* **Problem to work on**:
Search for the word "ACTIVE" in the entries. Each line that holds it should be copied.

━━━ Source data

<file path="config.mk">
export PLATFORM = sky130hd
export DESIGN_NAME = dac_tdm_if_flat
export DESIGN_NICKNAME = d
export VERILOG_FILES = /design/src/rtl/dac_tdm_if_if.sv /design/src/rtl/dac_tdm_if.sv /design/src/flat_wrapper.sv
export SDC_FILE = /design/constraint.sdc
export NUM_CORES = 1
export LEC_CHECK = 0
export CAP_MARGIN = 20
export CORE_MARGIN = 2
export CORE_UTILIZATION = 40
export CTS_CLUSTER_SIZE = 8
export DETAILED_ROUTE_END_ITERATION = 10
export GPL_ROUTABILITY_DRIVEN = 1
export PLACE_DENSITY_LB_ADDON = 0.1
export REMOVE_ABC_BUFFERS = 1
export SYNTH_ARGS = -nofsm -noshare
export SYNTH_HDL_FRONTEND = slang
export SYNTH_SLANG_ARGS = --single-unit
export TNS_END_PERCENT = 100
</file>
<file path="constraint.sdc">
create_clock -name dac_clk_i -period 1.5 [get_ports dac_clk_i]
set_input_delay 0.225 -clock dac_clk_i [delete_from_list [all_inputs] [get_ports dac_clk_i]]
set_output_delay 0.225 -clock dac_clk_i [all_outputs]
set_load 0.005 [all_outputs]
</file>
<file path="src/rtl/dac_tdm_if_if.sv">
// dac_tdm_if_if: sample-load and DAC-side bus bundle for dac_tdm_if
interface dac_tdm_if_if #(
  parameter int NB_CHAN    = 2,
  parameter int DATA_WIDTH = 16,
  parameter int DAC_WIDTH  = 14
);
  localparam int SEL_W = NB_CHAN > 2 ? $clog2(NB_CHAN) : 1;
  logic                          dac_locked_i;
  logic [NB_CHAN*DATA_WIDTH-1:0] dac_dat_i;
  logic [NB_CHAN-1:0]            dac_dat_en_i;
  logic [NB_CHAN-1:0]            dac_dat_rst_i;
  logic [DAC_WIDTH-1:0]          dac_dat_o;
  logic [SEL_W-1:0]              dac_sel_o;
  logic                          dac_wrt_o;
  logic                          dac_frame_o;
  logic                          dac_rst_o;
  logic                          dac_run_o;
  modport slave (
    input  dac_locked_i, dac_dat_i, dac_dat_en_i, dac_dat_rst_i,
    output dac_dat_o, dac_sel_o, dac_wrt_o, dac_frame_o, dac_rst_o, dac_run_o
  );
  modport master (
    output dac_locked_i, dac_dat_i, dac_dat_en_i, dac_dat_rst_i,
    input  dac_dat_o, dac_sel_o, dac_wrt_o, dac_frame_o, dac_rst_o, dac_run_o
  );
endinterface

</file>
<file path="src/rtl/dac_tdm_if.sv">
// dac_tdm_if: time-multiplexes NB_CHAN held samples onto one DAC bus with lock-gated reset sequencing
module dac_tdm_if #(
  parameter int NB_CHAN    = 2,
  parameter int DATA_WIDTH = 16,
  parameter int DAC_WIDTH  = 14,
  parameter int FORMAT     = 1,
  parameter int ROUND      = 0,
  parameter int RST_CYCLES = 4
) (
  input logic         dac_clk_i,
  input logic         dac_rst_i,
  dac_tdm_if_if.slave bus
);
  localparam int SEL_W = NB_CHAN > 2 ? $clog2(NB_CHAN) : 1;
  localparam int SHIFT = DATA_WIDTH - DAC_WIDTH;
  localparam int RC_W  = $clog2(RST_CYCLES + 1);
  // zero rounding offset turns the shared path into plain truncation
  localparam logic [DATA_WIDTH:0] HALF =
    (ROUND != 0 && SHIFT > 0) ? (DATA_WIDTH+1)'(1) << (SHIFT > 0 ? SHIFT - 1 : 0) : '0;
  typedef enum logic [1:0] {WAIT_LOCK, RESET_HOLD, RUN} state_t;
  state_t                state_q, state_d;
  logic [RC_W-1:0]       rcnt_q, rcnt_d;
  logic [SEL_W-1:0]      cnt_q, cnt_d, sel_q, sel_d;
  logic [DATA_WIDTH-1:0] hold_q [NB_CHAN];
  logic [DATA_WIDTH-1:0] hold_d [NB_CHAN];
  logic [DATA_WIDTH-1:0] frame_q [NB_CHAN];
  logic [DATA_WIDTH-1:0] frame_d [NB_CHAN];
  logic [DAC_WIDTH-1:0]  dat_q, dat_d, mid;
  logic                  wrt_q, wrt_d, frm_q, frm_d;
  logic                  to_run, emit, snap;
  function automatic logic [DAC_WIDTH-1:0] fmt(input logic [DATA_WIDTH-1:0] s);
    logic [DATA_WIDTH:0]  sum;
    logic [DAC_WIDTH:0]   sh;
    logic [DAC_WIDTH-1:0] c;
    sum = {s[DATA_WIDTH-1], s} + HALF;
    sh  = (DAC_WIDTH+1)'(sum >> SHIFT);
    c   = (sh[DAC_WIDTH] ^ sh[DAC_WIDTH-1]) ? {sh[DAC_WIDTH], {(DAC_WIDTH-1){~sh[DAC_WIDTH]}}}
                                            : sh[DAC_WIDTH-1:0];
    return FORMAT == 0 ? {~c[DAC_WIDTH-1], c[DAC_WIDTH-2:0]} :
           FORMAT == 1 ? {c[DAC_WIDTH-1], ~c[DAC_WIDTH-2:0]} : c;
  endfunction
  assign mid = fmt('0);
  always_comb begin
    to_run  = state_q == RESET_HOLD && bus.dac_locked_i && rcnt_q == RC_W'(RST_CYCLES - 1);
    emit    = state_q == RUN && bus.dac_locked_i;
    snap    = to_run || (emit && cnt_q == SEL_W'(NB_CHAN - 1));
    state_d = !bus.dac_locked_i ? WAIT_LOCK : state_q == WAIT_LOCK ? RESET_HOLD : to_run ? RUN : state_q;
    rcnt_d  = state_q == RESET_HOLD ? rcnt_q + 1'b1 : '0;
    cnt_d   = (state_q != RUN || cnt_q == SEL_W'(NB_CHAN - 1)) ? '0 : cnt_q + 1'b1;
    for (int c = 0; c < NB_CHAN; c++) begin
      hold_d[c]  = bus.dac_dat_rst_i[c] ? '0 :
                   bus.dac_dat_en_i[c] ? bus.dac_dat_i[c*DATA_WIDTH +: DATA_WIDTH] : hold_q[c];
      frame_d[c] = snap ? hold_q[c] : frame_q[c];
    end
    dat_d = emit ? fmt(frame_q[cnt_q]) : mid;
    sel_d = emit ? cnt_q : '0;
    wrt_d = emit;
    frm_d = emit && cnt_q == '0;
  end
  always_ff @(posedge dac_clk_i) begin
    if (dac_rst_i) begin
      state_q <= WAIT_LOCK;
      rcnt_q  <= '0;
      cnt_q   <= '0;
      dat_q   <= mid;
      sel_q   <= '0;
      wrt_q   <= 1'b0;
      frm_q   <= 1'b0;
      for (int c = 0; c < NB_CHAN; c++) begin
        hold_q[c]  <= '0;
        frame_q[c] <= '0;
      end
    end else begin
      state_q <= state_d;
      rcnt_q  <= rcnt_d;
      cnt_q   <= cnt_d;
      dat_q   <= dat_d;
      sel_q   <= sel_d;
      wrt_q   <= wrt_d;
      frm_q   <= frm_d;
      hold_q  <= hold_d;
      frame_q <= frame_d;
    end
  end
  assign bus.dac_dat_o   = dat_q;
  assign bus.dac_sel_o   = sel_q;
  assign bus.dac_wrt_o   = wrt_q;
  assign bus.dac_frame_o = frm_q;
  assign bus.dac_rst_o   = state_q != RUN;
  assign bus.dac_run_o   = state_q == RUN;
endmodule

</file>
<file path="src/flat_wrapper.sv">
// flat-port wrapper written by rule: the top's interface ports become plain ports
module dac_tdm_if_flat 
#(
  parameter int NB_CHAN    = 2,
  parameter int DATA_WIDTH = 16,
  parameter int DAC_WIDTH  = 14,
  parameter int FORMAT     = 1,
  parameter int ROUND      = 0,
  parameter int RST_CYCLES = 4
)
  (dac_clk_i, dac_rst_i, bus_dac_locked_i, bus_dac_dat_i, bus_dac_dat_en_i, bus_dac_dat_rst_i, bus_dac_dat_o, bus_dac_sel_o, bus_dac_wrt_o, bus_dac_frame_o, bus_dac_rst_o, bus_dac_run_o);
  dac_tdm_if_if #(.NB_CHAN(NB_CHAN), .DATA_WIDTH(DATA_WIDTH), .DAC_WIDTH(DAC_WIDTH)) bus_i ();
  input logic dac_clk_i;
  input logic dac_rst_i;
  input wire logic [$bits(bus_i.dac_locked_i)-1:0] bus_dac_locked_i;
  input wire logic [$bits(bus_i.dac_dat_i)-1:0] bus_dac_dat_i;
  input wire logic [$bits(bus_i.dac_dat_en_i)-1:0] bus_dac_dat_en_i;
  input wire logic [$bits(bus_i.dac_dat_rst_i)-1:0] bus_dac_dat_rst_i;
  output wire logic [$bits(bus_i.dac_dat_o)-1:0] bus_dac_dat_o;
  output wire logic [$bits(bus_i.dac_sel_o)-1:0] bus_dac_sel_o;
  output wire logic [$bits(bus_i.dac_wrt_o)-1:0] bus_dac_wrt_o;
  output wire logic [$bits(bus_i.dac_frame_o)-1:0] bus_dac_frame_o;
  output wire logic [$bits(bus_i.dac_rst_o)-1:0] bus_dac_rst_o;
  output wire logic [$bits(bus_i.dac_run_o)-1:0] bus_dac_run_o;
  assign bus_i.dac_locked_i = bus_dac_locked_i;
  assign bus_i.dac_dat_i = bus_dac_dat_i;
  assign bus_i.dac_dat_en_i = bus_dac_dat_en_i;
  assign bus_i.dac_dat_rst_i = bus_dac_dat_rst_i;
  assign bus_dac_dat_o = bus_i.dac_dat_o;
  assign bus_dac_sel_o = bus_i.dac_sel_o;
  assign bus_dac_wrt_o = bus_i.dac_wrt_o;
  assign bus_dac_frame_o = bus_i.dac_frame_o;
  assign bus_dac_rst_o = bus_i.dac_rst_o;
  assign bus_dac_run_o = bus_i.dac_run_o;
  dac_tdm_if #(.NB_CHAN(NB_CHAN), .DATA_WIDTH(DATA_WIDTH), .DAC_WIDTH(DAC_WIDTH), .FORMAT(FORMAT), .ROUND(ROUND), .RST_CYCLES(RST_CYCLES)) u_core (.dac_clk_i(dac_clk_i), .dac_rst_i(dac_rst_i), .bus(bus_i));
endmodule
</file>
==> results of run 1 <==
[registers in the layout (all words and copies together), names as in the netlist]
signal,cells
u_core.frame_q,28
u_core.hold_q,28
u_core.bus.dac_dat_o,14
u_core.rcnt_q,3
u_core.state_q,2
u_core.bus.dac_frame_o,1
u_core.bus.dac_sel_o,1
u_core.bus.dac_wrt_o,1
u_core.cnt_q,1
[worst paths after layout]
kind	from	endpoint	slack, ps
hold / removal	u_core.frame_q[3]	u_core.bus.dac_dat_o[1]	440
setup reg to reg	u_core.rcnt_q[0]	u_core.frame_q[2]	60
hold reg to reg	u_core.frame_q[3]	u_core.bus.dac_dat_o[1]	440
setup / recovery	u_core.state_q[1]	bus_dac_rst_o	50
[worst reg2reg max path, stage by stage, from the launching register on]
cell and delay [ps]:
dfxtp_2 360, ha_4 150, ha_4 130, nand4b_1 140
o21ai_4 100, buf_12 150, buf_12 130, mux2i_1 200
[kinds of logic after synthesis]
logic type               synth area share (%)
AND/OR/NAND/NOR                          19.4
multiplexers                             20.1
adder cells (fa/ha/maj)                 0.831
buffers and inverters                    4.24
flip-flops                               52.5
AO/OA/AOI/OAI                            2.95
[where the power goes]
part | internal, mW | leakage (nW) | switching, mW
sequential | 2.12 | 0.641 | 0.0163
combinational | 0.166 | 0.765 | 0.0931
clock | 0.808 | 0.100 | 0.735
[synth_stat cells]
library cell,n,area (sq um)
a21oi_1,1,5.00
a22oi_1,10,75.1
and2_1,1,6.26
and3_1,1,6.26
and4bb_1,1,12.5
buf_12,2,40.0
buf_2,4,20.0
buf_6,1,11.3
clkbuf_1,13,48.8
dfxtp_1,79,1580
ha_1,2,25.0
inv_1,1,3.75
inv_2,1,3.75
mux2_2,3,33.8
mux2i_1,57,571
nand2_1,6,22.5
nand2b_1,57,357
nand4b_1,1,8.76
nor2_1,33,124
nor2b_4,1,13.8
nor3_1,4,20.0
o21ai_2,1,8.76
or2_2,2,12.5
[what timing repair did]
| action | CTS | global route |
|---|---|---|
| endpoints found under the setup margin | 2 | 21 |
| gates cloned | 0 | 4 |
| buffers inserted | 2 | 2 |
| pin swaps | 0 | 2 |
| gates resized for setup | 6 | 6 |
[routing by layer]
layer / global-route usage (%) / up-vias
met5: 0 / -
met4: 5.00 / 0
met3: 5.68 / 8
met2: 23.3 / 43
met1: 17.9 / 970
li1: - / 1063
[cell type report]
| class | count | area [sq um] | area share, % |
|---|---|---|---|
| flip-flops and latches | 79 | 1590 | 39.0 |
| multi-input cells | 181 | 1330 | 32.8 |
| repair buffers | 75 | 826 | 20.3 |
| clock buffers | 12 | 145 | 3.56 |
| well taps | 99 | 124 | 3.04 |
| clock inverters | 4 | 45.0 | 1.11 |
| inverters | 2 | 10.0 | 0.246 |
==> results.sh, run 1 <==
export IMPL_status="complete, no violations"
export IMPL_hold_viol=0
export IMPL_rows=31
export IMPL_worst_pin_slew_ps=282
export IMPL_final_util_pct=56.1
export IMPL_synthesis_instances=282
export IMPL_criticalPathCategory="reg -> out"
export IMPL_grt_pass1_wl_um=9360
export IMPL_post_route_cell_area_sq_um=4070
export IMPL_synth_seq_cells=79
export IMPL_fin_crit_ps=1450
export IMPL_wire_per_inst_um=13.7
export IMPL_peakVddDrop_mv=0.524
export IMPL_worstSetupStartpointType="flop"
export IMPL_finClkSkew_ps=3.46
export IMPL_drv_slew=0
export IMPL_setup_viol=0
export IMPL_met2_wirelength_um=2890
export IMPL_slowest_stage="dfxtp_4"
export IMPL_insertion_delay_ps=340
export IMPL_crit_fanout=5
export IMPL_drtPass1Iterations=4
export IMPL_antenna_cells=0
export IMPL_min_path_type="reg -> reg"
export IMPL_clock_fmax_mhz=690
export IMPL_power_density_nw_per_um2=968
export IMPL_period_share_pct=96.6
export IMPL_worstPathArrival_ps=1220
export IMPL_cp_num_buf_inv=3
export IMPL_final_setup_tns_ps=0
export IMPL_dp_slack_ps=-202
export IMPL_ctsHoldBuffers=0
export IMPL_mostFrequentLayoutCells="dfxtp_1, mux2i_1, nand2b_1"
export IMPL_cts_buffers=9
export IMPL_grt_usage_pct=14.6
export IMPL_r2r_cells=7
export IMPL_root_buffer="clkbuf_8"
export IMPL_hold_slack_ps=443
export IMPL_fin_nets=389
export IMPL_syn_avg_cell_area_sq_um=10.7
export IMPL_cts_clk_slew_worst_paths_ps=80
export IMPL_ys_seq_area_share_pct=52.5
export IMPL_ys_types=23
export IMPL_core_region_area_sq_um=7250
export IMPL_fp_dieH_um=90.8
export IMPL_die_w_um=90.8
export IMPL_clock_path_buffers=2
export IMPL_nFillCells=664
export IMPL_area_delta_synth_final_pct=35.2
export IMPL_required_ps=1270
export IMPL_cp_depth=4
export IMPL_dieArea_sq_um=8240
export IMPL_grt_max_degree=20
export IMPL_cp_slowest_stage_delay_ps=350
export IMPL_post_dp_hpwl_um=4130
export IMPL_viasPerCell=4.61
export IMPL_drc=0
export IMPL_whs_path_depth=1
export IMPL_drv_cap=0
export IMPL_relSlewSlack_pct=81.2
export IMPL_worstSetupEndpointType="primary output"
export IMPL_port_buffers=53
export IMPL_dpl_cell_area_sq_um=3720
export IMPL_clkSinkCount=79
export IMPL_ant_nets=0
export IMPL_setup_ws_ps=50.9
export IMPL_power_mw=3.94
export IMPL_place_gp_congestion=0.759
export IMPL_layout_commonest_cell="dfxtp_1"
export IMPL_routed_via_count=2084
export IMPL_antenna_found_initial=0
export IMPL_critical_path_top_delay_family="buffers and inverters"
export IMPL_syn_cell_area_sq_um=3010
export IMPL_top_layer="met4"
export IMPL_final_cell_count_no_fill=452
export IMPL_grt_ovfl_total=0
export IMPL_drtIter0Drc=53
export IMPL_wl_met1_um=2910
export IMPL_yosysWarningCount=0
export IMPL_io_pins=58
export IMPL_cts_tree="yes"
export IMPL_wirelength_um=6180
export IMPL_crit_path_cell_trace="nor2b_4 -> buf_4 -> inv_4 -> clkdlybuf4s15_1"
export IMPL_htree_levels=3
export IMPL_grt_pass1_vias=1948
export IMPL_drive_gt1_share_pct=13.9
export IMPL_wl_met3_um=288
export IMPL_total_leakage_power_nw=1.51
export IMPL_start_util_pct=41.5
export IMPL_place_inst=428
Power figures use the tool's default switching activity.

━━━━━━
━━━ Source data

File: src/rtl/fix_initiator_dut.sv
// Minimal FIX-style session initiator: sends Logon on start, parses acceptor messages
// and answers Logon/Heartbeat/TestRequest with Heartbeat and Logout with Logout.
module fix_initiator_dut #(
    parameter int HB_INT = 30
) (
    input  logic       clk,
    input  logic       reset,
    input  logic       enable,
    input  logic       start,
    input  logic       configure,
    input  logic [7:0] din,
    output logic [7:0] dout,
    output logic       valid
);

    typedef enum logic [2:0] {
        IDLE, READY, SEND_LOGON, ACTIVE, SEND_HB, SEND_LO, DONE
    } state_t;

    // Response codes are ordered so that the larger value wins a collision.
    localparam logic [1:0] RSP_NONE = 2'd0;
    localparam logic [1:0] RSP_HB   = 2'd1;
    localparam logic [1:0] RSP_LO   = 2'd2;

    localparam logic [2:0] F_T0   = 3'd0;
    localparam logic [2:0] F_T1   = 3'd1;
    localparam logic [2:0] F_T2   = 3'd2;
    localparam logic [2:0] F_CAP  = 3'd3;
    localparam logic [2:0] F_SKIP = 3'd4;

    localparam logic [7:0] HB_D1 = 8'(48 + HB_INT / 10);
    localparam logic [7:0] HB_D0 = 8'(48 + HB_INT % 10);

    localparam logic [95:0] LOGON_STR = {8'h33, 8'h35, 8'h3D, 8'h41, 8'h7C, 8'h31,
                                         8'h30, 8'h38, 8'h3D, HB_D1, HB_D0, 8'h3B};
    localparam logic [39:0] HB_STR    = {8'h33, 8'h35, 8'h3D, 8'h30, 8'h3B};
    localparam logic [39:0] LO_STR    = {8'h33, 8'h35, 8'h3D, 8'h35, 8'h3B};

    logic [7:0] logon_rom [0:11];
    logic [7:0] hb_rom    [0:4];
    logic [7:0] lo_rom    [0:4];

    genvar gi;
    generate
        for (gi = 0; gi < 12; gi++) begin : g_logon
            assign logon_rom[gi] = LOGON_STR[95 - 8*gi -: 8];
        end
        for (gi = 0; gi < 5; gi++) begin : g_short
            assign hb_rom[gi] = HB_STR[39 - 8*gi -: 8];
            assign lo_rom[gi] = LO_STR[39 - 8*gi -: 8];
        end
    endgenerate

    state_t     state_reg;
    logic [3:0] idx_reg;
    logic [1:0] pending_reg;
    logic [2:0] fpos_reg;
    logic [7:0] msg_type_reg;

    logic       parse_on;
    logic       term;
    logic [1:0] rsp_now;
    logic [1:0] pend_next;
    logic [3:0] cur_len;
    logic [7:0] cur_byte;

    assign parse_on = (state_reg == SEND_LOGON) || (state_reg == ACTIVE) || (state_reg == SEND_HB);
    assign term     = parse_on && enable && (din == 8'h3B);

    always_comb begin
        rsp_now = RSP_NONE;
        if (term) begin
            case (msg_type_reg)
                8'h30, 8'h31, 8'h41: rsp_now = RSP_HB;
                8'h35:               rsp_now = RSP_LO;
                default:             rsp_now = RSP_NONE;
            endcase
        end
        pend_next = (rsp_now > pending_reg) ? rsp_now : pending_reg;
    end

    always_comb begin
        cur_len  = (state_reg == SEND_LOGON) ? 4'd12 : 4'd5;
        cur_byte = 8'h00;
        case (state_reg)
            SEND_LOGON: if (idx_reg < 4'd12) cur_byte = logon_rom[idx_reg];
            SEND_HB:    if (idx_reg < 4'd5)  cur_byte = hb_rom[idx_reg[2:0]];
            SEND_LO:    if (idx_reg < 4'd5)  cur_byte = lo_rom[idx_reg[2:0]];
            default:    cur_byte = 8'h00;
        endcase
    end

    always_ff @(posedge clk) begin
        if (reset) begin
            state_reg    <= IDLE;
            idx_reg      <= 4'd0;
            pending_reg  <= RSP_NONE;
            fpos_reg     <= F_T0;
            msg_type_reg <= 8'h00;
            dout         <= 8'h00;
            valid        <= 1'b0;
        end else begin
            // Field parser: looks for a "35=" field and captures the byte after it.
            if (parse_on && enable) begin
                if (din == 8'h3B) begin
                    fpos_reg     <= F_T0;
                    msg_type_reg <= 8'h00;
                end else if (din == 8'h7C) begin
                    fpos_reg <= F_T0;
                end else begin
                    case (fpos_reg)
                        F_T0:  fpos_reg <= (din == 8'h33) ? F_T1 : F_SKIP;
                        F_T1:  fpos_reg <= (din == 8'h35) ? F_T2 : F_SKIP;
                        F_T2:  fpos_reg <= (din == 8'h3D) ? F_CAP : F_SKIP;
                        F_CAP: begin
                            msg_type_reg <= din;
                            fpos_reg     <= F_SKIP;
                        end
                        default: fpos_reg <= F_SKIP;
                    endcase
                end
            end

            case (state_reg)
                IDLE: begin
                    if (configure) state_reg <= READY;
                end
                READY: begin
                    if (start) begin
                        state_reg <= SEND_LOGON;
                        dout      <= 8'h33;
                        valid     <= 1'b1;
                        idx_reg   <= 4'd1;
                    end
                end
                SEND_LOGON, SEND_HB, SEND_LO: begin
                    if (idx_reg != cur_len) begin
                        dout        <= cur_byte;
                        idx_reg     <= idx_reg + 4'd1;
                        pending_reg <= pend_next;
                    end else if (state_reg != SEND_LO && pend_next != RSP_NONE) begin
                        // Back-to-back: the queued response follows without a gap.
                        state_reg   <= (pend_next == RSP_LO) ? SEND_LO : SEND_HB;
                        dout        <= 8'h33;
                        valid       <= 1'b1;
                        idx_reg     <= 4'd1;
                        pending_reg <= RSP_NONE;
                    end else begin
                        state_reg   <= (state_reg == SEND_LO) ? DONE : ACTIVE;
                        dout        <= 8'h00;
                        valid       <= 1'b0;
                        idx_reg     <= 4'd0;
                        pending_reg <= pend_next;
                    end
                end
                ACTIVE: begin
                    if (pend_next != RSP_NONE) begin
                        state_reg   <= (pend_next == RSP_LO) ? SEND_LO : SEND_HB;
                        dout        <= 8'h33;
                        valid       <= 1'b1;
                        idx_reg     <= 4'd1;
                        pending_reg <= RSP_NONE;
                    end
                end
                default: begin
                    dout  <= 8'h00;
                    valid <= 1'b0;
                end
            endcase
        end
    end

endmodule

━━━━━━

* **Reply**:
        IDLE, READY, SEND_LOGON, ACTIVE, SEND_HB, SEND_LO, DONE
    assign parse_on = (state_reg == SEND_LOGON) || (state_reg == ACTIVE) || (state_reg == SEND_HB);
                        state_reg   <= (state_reg == SEND_LO) ? DONE : ACTIVE;
                ACTIVE: begin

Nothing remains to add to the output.